**Task directions**: Repeat exactly the lines from the first line of the records through the line containing "export CAP_MARGIN = 20", and nothing more.

--- START ---

==> config.mk <==
export PLATFORM = sky130hd
export DESIGN_NAME = cpu_image_loader
export DESIGN_NICKNAME = d
export VERILOG_FILES = /design/src/rtl/cpu_image_loader_pkg.sv /design/src/rtl/cpu_image_loader_byte_word_assembler.sv /design/src/rtl/cpu_image_loader.sv
export SDC_FILE = /design/constraint.sdc
export NUM_CORES = 1
export LEC_CHECK = 0
export CAP_MARGIN = 20
export CORE_MARGIN = 3
export CORE_UTILIZATION = 45
export CTS_CLUSTER_SIZE = 25
export DETAILED_ROUTE_END_ITERATION = 10
export GPL_TIMING_DRIVEN = 0
export PLACE_DENSITY_LB_ADDON = 0.12
export REMOVE_ABC_BUFFERS = 1
export SLEW_MARGIN = 20
export SYNTH_ARGS = -nofsm -noshare
export SYNTH_HDL_FRONTEND = slang
export SYNTH_HIERARCHICAL = 1
export SYNTH_SLANG_ARGS = --single-unit
==> constraint.sdc <==
create_clock -name clk -period 4.3 [get_ports clk]
set_input_delay 1.29 -clock clk [delete_from_list [all_inputs] [get_ports clk]]
set_output_delay 1.29 -clock clk [all_outputs]
set_load 0.01 [all_outputs]
==> src/rtl/cpu_image_loader_pkg.sv <==
`default_nettype none
// ============================================================================
// Module   : loader_pkg
// Purpose  : Shared command codes, FSM state encoding and per-word byte
//            counts for the CPU image loader.
// Revision : 1.0 - initial release
// ============================================================================
package loader_pkg;

  // Host command bytes recognised in IDLE
  localparam logic [7:0] CMD_I = 8'h49;  // 'I' load instruction memory
  localparam logic [7:0] CMD_D = 8'h44;  // 'D' load data memory
  localparam logic [7:0] CMD_G = 8'h47;  // 'G' reset CPU and run

  // Bytes per memory word
  localparam int IBYTES = 2;
  localparam int DBYTES = 8;

  // Loader FSM states
  typedef enum logic [2:0] {
    IDLE   = 3'd0,
    I_LOAD = 3'd1,
    D_HDR  = 3'd2,
    D_LOAD = 3'd3,
    GO_RST = 3'd4,
    RUN    = 3'd5,
    REPORT = 3'd6
  } state_t;

endpackage
`default_nettype wire

==> src/rtl/cpu_image_loader_byte_word_assembler.sv <==
`default_nettype none
// ============================================================================
// Module   : byte_word_assembler
// Purpose  : Shifts accepted bytes MSB-first into a word and flags the byte
//            that completes a word of nbytes_i bytes. word_o already includes
//            the byte currently presented, so the completing byte can be
//            captured on the same edge it is accepted.
// Revision : 1.0 - initial release
// ============================================================================
module byte_word_assembler #(
  parameter int DDATA_W = 64,
  parameter int CNT_W   = 4
) (
  input  logic               clk,
  input  logic               rst_n,
  input  logic               clr_i,
  input  logic               byte_en_i,
  input  logic [7:0]         byte_i,
  input  logic [CNT_W-1:0]   nbytes_i,
  output logic [DDATA_W-1:0] word_o,
  output logic               word_done_o
);

  logic [DDATA_W-9:0] shift_q;
  logic [CNT_W-1:0]   cnt_q;

  assign word_o      = {shift_q, byte_i};
  assign word_done_o = byte_en_i && (cnt_q == (nbytes_i - CNT_W'(1)));

  // Byte shift register and position counter; counter restarts per word
  always_ff @(posedge clk or negedge rst_n) begin
    if (!rst_n) begin
      shift_q <= '0;
      cnt_q   <= '0;
    end else if (clr_i) begin
      cnt_q   <= '0;
    end else if (byte_en_i) begin
      shift_q <= word_o[DDATA_W-9:0];
      cnt_q   <= word_done_o ? '0 : (cnt_q + CNT_W'(1));
    end
  end

endmodule
`default_nettype wire

==> src/rtl/cpu_image_loader.sv <==
`default_nettype none
// ============================================================================
// Module   : cpu_image_loader
// Purpose  : Host byte-stream loader for the single-cycle MNIST CPU. Writes
//            instruction and data memories, pulses CPU reset, waits for
//            flag_done and returns the captured Out_R label.
// Options  : LOADER_TIMEOUT_EN - adds a RUN watchdog of TO_CYC cycles that
//            reports 16'hFFFF and raises err when cpu_done never arrives.
// Revision : 1.0 - initial release
// ============================================================================
module cpu_image_loader
  import loader_pkg::*;
#(
  parameter int IADDR_W = 3,
  parameter int IDATA_W = 16,
  parameter int DADDR_W = 7,
  parameter int DDATA_W = 64,
  parameter int RST_CYC = 2,
  parameter int TO_CYC  = 65535
) (
  input  logic               clk,
  input  logic               rst_n,
  input  logic               in_valid,
  output logic               in_ready,
  input  logic [7:0]         in_data,
  output logic               ex_iwe,
  output logic [IADDR_W-1:0] ex_iaddr,
  output logic [IDATA_W-1:0] ex_idata,
  output logic               ex_dwe,
  output logic [DADDR_W-1:0] ex_daddr,
  output logic [DDATA_W-1:0] ex_ddata,
  output logic               cpu_rst_n,
  input  logic [15:0]        cpu_out_r,
  input  logic               cpu_done,
  output logic               res_valid,
  input  logic               res_ready,
  output logic [15:0]        res_data,
  output logic               busy,
  output logic               err
);

  localparam int CNT_W = 4;
  localparam int RST_W = (RST_CYC > 1) ? $clog2(RST_CYC) : 1;

  // Elaboration guard against meaningless cycle counts
  if ((RST_CYC < 1) || (TO_CYC < 1)) begin : g_bad_params
    $error("cpu_image_loader: RST_CYC and TO_CYC must be >= 1");
  end

  state_t             state_q;
  logic               in_ready_q;
  logic               ex_iwe_q;
  logic [IADDR_W-1:0] ex_iaddr_q;
  logic [IDATA_W-1:0] ex_idata_q;
  logic               ex_dwe_q;
  logic [DADDR_W-1:0] ex_daddr_q;
  logic [DDATA_W-1:0] ex_ddata_q;
  logic               cpu_rst_n_q;
  logic               res_valid_q;
  logic [15:0]        res_data_q;
  logic               err_q;
  logic [15:0]        shadow_q;
  logic [IADDR_W-1:0] iaddr_cnt_q;
  logic [DADDR_W-1:0] daddr_cnt_q;
  logic [7:0]         dcount_q;
  logic               hdr_second_q;
  logic [RST_W-1:0]   rst_cnt_q;
`ifdef LOADER_TIMEOUT_EN
  localparam int TO_W = $clog2(TO_CYC + 1);
  logic [TO_W-1:0]    to_cnt_q;
`endif

  logic               w_accept;
  logic               w_loading;
  logic [CNT_W-1:0]   w_nbytes;
  logic [DDATA_W-1:0] w_word;
  logic               w_word_done;

  assign w_accept  = in_valid && in_ready_q;
  assign w_loading = (state_q == I_LOAD) || (state_q == D_LOAD);
  assign w_nbytes  = (state_q == D_LOAD) ? CNT_W'(DBYTES) : CNT_W'(IBYTES);

  byte_word_assembler #(
    .DDATA_W (DDATA_W),
    .CNT_W   (CNT_W)
  ) u_asm (
    .clk         (clk),
    .rst_n       (rst_n),
    .clr_i       (!w_loading),
    .byte_en_i   (w_accept && w_loading),
    .byte_i      (in_data),
    .nbytes_i    (w_nbytes),
    .word_o      (w_word),
    .word_done_o (w_word_done)
  );

  // Loader FSM: command decode, addressing, write strobes and CPU control
  always_ff @(posedge clk or negedge rst_n) begin
    if (!rst_n) begin
      state_q      <= IDLE;
      in_ready_q   <= 1'b1;
      ex_iwe_q     <= 1'b0;
      ex_iaddr_q   <= '0;
      ex_idata_q   <= '0;
      ex_dwe_q     <= 1'b0;
      ex_daddr_q   <= '0;
      ex_ddata_q   <= '0;
      cpu_rst_n_q  <= 1'b1;
      res_valid_q  <= 1'b0;
      res_data_q   <= '0;
      err_q        <= 1'b0;
      shadow_q     <= '0;
      iaddr_cnt_q  <= '0;
      daddr_cnt_q  <= '0;
      dcount_q     <= '0;
      hdr_second_q <= 1'b0;
      rst_cnt_q    <= '0;
`ifdef LOADER_TIMEOUT_EN
      to_cnt_q     <= '0;
`endif
    end else begin
      ex_iwe_q <= 1'b0;
      ex_dwe_q <= 1'b0;
      case (state_q)
        IDLE: begin
          if (w_accept) begin
            case (in_data)
              CMD_I: begin
                state_q     <= I_LOAD;
                err_q       <= 1'b0;
                iaddr_cnt_q <= '0;
              end
              CMD_D: begin
                state_q      <= D_HDR;
                err_q        <= 1'b0;
                hdr_second_q <= 1'b0;
              end
              CMD_G: begin
                state_q     <= GO_RST;
                err_q       <= 1'b0;
                in_ready_q  <= 1'b0;
                cpu_rst_n_q <= 1'b0;
                rst_cnt_q   <= '0;
                shadow_q    <= '0;
              end
              default: err_q <= 1'b1;
            endcase
          end
        end
        I_LOAD: begin
          if (w_word_done) begin
            ex_iwe_q    <= 1'b1;
            ex_iaddr_q  <= iaddr_cnt_q;
            ex_idata_q  <= w_word[IDATA_W-1:0];
            iaddr_cnt_q <= iaddr_cnt_q + IADDR_W'(1);
            if (iaddr_cnt_q == {IADDR_W{1'b1}}) state_q <= IDLE;
          end
        end
        D_HDR: begin
          if (w_accept) begin
            if (!hdr_second_q) begin
              daddr_cnt_q  <= in_data[DADDR_W-1:0];
              hdr_second_q <= 1'b1;
            end else if (in_data == 8'h00) begin
              state_q <= IDLE;
            end else begin
              dcount_q <= in_data;
              state_q  <= D_LOAD;
            end
          end
        end
        D_LOAD: begin
          if (w_word_done) begin
            ex_dwe_q    <= 1'b1;
            ex_daddr_q  <= daddr_cnt_q;
            ex_ddata_q  <= w_word;
            daddr_cnt_q <= daddr_cnt_q + DADDR_W'(1);
            dcount_q    <= dcount_q - 8'd1;
            if (dcount_q == 8'd1) state_q <= IDLE;
          end
        end
        GO_RST: begin
          if (rst_cnt_q == RST_W'(RST_CYC - 1)) begin
            cpu_rst_n_q <= 1'b1;
            state_q     <= RUN;
`ifdef LOADER_TIMEOUT_EN
            to_cnt_q    <= '0;
`endif
          end else begin
            rst_cnt_q <= rst_cnt_q + RST_W'(1);
          end
        end
        RUN: begin
          if (cpu_done) begin
            // Out_R present on the done cycle wins over the shadow copy
            state_q     <= REPORT;
            res_valid_q <= 1'b1;
            res_data_q  <= (cpu_out_r != 16'h0000) ? cpu_out_r : shadow_q;
          end else begin
            if (cpu_out_r != 16'h0000) shadow_q <= cpu_out_r;
`ifdef LOADER_TIMEOUT_EN
            if (to_cnt_q == TO_W'(TO_CYC - 1)) begin
              state_q     <= REPORT;
              err_q       <= 1'b1;
              res_valid_q <= 1'b1;
              res_data_q  <= 16'hFFFF;
            end else begin
              to_cnt_q <= to_cnt_q + TO_W'(1);
            end
`endif
          end
        end
        REPORT: begin
          if (res_ready) begin
            res_valid_q <= 1'b0;
            in_ready_q  <= 1'b1;
            state_q     <= IDLE;
          end
        end
        default: begin
          state_q    <= IDLE;
          in_ready_q <= 1'b1;
        end
      endcase
    end
  end

  assign in_ready  = in_ready_q;
  assign ex_iwe    = ex_iwe_q;
  assign ex_iaddr  = ex_iaddr_q;
  assign ex_idata  = ex_idata_q;
  assign ex_dwe    = ex_dwe_q;
  assign ex_daddr  = ex_daddr_q;
  assign ex_ddata  = ex_ddata_q;
  assign cpu_rst_n = cpu_rst_n_q;
  assign res_valid = res_valid_q;
  assign res_data  = res_data_q;
  assign err       = err_q;
  assign busy      = (state_q != IDLE);

endmodule
`default_nettype wire

Word-level counts from Yosys, hierarchy flattened
Index checks and enable logic that the tools add are counted.
{"block": "totals", "ff_bits": 211, "latchBits": 0, "ramBits": 0, "romBits": 0, "input_bits": 29, "out_inout_bits": 113, "word_cells": 142, "n_memories": 0}
{"block": "op_classes", "n_addsub": 6, "n_mul": 0, "div_mod_pow": 0, "n_lt_le_gt_ge": 0, "eq_ne": 30, "n_shift": 0, "muxes": 54, "bitwise": 1, "reduce_logical": 31}
{"operator": "16-bit 2-to-1 mux", "n": 4}
{"operator": "3-bit 2-to-1 mux", "n": 13}
{"operator": "8-bit 2-to-1 mux", "n": 4}
{"operator": "16-bit case mux with 2 select lines", "n": 1}
{"operator": "8-bit by 7-bit == test with 1-bit output, second input constant", "n": 3}
{"operator": "4-bit AND reduction", "n": 6}
{"operator": "7-bit 2-to-1 mux", "n": 3}
{"operator": "3-bit case mux with 7 select lines", "n": 1}
{"operator": "2-bit inequality test, second input constant", "n": 9}
{"operator": "4-bit 2-to-1 mux", "n": 4}
{"operator": "2-bit by 1-bit inequality test with 1-bit output, second input constant", "n": 8}
{"operator": "8-bit case mux with 2 select lines", "n": 1}
{"operator": "16-bit nonzero test", "n": 1}
{"operator": "1-bit 2-to-1 mux", "n": 14}
{"operator": "7-bit case mux with 2 select lines", "n": 1}
{"operator": "3-bit == test, second input constant", "n": 4}
{"operator": "2-bit nonzero test", "n": 6}
{"operator": "11-bit AND reduction", "n": 1}
{"operator": "2-bit AND reduction", "n": 5}
{"operator": "3-bit case mux with 3 select lines", "n": 1}
{"operator": "8-bit by 1-bit == test with 1-bit output, second input constant", "n": 1}
{"operator": "8-bit logical NOT", "n": 1}
{"operator": "1-bit case mux with 2 select lines", "n": 4}
{"operator": "8-bit by 1-bit subtractor with 8-bit output, second input constant", "n": 1}
{"operator": "21 further kinds", "n": 25}

Logic depth before layout (Yosys ltp)
{"block": "depth", "ltp_word": 8, "ltp_mapped": 15, "mapped_depth_nobuf": 13}

By module
The synthesis kept the hierarchy.
{"mod": "cpu_image_loader", "n_inst": 1, "cells_each": 507, "area_each_um2": 6353.6, "seq_area_each_um2": 3781.1}
{"mod": "byte_word_assembler", "n_inst": 1, "cells_each": 157, "area_each_um2": 2591.2, "seq_area_each_um2": 1501.4}

Least setup slack after synthesis
OpenSTA, ideal clock, no wires.
{"block": "synth_timing", "kind": "register -> register", "from": "reg state_q[2]", "to": "reg ex_iaddr_q[2], in the netlist ex_iaddr[2]", "setup_time_ps": 125, "arrival_ps": 3085, "required_ps": 4175, "path_slack_ps": 1090, "stages_incl_launch_ff": 14, "path_buffers": 3, "synth_period_minus_slack_ps": 3210, "path_cell_list": "dfrtp_1 -> buf_4 -> nand2b_4 -> nor2_4 -> inv_2 -> buf_1 -> inv_1 -> ha_1 -> xnor3_1 -> nand3_2 -> nor3_2 -> nor4b_2 -> buf_2 -> mux2_2"}
{"block": "synth_between", "elab_chain_cells": 6, "elab_cells_between_ends": 9, "classes_between": "add/sub (1); eq/ne (3); mux (1); reduce/logical (4)"}
{"item": "start, declared", "line": "cpu_image_loader.sv:50", "source": "state_t state_q;"}
{"item": "start signal, assigned", "line": "cpu_image_loader.sv:100", "source": "state_q <= IDLE;"}
{"item": "start signal, assigned", "line": "cpu_image_loader.sv:129", "source": "state_q <= I_LOAD;"}
{"item": "start signal, assigned", "line": "cpu_image_loader.sv:134", "source": "state_q <= D_HDR;"}
{"item": "3-bit by 2-bit == test with 1-bit output", "line": "cpu_image_loader.sv:81", "source": "assign w_nbytes = (state_q == D_LOAD) ? CNT_W'(DBYTES) : CNT_W'(IBYTES);"}
{"item": "4-bit 2-to-1 mux", "line": "cpu_image_loader.sv:81"}
{"item": "named net w_nbytes[1]", "line": "cpu_image_loader.sv:75", "source": "logic [CNT_W-1:0] w_nbytes;"}
{"item": "4-bit by 1-bit subtractor with 4-bit output", "line": "cpu_image_loader_byte_word_assembler.sv:28", "source": "assign word_done_o = byte_en_i && (cnt_q == (nbytes_i - CNT_W'(1)));"}
{"item": "4-bit == test", "line": "cpu_image_loader_byte_word_assembler.sv:28"}
{"item": "1-bit logical AND", "line": "cpu_image_loader_byte_word_assembler.sv:28"}
{"item": "named net w_word_done", "line": "cpu_image_loader.sv:77", "source": "logic w_word_done;"}
{"item": "2-bit AND reduction (no source line)"}
{"item": "end signal, assigned", "line": "cpu_image_loader.sv:153", "source": "ex_iaddr_q <= iaddr_cnt_q;"}
{"item": "end, declared", "line": "cpu_image_loader.sv:53", "source": "logic [IADDR_W-1:0] ex_iaddr_q;"}
The timed path passes the listed nets, and every way through them passes these cells.
A chain may end at the register's enable or synchronous reset.

Worst setup path after layout
{"block": "layout_timing", "from": "reg state_q[0]", "to": "reg ex_idata_q[12], in the netlist ex_idata[12]"}
{"block": "layout_between", "elab_chain_cells": 6, "elab_cells_between_ends": 9, "classes_between": "add/sub (1); eq/ne (3); mux (1); reduce/logical (4)"}
{"item": "3-bit by 2-bit == test with 1-bit output", "line": "cpu_image_loader.sv:80, cpu_image_loader.sv:81"}
{"item": "4-bit 2-to-1 mux", "line": "cpu_image_loader.sv:81"}
{"item": "4-bit by 1-bit subtractor with 4-bit output", "line": "cpu_image_loader_byte_word_assembler.sv:28"}
{"item": "4-bit == test", "line": "cpu_image_loader_byte_word_assembler.sv:28"}
{"item": "1-bit logical AND *", "line": "cpu_image_loader_byte_word_assembler.sv:28"}
{"item": "named net w_word_done", "line": "cpu_image_loader.sv:77"}
{"item": "2-bit AND reduction (no source line) *"}
{"item": "end signal, assigned", "line": "cpu_image_loader.sv:154", "source": "ex_idata_q <= w_word[IDATA_W-1:0];"}
{"item": "end, declared", "line": "cpu_image_loader.sv:54", "source": "logic [IDATA_W-1:0] ex_idata_q;"}
The timed path passes the listed nets; every way through them passes the cells marked *.

==> results.toml <==
[die]
die_h_um = 147
pin_count = 142
die-area_um2 = 21600
die_w_um = 147
initial_core_util = 0.467
core-area_um2 = 19100
rows = 50

[clock_network]
cts_tree = "done"
post-cts-setup-buffers = 0
htreeDepth = 1
clock_latency_ns = 0.50
path_clk_slew_ns = 0.06
cts_resized = 0
root_buffer = "clkbuf_16"
cts_buffer_depth = 3
cts_sinks = 211
cts_hold_buf = 0
numCtsBuffers = 23

[synth]
yosys_warnings = 6
synthArstFlopShare = 1.00
synthCells = 664
yosys.area.top_type = "dfrtp_1"
synth.most_common_cell = "dfrtp_1"
ys_seq_area_frac = 0.591
synth_seq_cells = 211
ys_top_cells_by_area = "dfrtp_1, mux2_2, mux2_4, o21ai_0, a22o_1"
yosysTopAreaCellShare = 0.585
synth_ff_type = "dfrtp_1"
synth_edf_count = 0
netlist_area_um2 = 8940
synth.distinct_cells = 62
avgSynthCellArea_um2 = 13.5
synth_common_cells = "dfrtp_1, mux2_2, o21ai_0, a21oi_1"

[route]
vias = 5749
viasPerCell = 5.34
finalWirelength_mm = 18.8
wl_per_cell_um = 17.5
drt_iter0_drc = 243
drtAntennaViolNets = 0
first_pass_iters = 4
drc = 0

[hold_path]
hp-start = "res_data[1]$_DFFE_PN0P_"
worstHoldPathType = "reg -> reg"

[place]
dp_hpwl_mm = 12.9
place.gp.congestion = 0.846
dp_cells = 1037
portBuffers = 141

[global_routing]
grt.overflow.total = 0
grt_max_degree = 98
grt_pass1_wl_mm = 31.4
grtUsageTotal = 0.174
grt_pass1_vias = 5983
antenna_found_initial = 0

[timing]
fmax_mhz = 251
worst_slew_pin_slew_ns = 0.974
fin_crit_ns = 3.98
fin_hold_ws_ns = 0.475
rsz0062_at_grt = "false"
relSlewSlack = 0.346
hold_violations = 0
period_share = 0.926
drv_slew = 0
setup_viol = 0
fin_skew_ns = 0.0121

[power]
p_int_uw = 4500
comb_power_share = 0.230
switching_share = 0.276
power_frac_seq = 0.449
p_per_area_nw_per_um2 = 547
ir_drop_mv = 0.463
leakage_uw = 0.00525
finalPower_uw = 6220
clkPwrFrac = 0.321
p_sw_uw = 1720

[critical_path]
crit_chain = "nand2b_4 > nor2_4 > inv_2 > inv_1 > ha_1 > xor2_1 > nand3_2 > nor3_2 > nor4b_4 > buf_6 > buf_8 > mux2_2"
cp-end-kind = "flop"
cp_slowest_cell = "dfrtp_1"
required_ns = 4.67
start_kind = "flop"
slowest_delay_ns = 0.72
critPathKind = "reg -> reg"
regToRegStartpoint = "state_q[0]$_DFFE_PN0P_"
arrival_ns = 4.36
critPathMaxFanout = 29
crit_start = "state_q[0]$_DFFE_PN0P_"

[finish]
syn_to_final_growth_pct = 27.2
drive_above_1_share = 0.258
fin_cells = 1077
diodes = 0
fin_nets = 838
fill_cells = 1566

[run_status]
outcome = "finished clean"

[job]
cap_viol_max_count = 0
## cell usage in the layout (no fill, tap or decap), drive strengths merged, types with 2 or more instances in the layout
cell type,synthesis,routed
nor3,14,14
dfstp,2,2
o21ai,41,41
a31oi,7,7
bufinv,0,3
inv,18,19
nor4b,2,2
ha,7,7
clkinv,0,3
a22o,19,19
nand3,6,6
o211ai,2,2
dfrtp,209,209
and3,2,2
clkdlybuf4s50,0,140
mux2,148,148
nor2,27,27
nand2,30,30
and2,2,2
mux2i,2,2
o22ai,2,2
nor2b,4,4
xor2,4,4
o22a,6,6
nand4,6,6
conb,1,5
buf,32,9
nand2b,3,3
a32oi,2,2
a21oi,30,30
clkbuf,8,32
xnor2,3,3
a21o,2,2
nor4,8,8
## sequential cells by signal (all words and copies together), names as in the netlist, 7 cells and up
signal and flops:
daddr_cnt_q 7, dcount_q 8, ex_daddr 7, ex_ddata 64
ex_idata 16, res_data 16, shadow_q 16, u_asm/shift_q 56
## worst paths after layout
path	depth (start not counted)	slack, ns	endpoint
setup / recovery	12	0.32	ex_idata[12]$_DFFE_PN0P_
max in group asynchronous	2	2.90	ex_ddata[10]$_DFFE_PN0P_
setup reg to reg	12	0.32	ex_idata[12]$_DFFE_PN0P_
min in group asynchronous	1	0.65	ex_ddata[46]$_DFFE_PN0P_
hold / removal	2	0.47	res_data[1]$_DFFE_PN0P_
hold reg to reg	2	0.47	res_data[1]$_DFFE_PN0P_
## routing by layer
layer  GRT usage  part of all wire  up-vias  routed length (µm)
met5           0                 0        -                   0
met4      0.0345             0.015        0                 274
met3      0.0339             0.049       23                 923
met2       0.286              0.47      157                8870
met1       0.246              0.47     2915                8760
li1            -                 -     2654                   -
## layout make-up
class	count	area, µm²	area share
well taps	260	325	0.0286
repair buffers	149	1590	0.139
clock inverters	8	121	0.0107
clock buffers	32	659	0.0579
flip-flops and latches	211	5280	0.464
inverters	18	70.1	0.00616
multi-input cells	399	3330	0.293
## worst max-delay path, delay by kind of cell (launching register included)
kind | cells | cell delay, ns
flops | 1 | 0.72
simple gates | 5 | 1.59
xor+xnor | 1 | 0.17
fa+ha+maj | 1 | 0.24
mux | 1 | 0.34
buf+inv | 4 | 0.79
## through the flow
stage	setup TNS, ns	util	setup slack, ns	instance area, µm²
floorplan	0	-	0.102	8670
global placement	-1507.24	0.544	-6.64	10400
detailed placement	0	0.554	0.0700	10600
CTS	0	0.594	0.137	11400
global route	0	0.595	0.0117	11400
finish	0	0.595	0.317	11400
## power groups by stage
stage,clock (µW),sequential [µW],combinational (µW)
CTS,2060,2790,1450
finish,2000,2800,1430
detailed placement,0,2820,1440
floorplan,0,2780,840
global placement,0,2800,1360
global route,2150,2860,1560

--- END ---

**Answer below**:
==> config.mk <==
export PLATFORM = sky130hd
export DESIGN_NAME = cpu_image_loader
export DESIGN_NICKNAME = d
export VERILOG_FILES = /design/src/rtl/cpu_image_loader_pkg.sv /design/src/rtl/cpu_image_loader_byte_word_assembler.sv /design/src/rtl/cpu_image_loader.sv
export SDC_FILE = /design/constraint.sdc
export NUM_CORES = 1
export LEC_CHECK = 0
export CAP_MARGIN = 20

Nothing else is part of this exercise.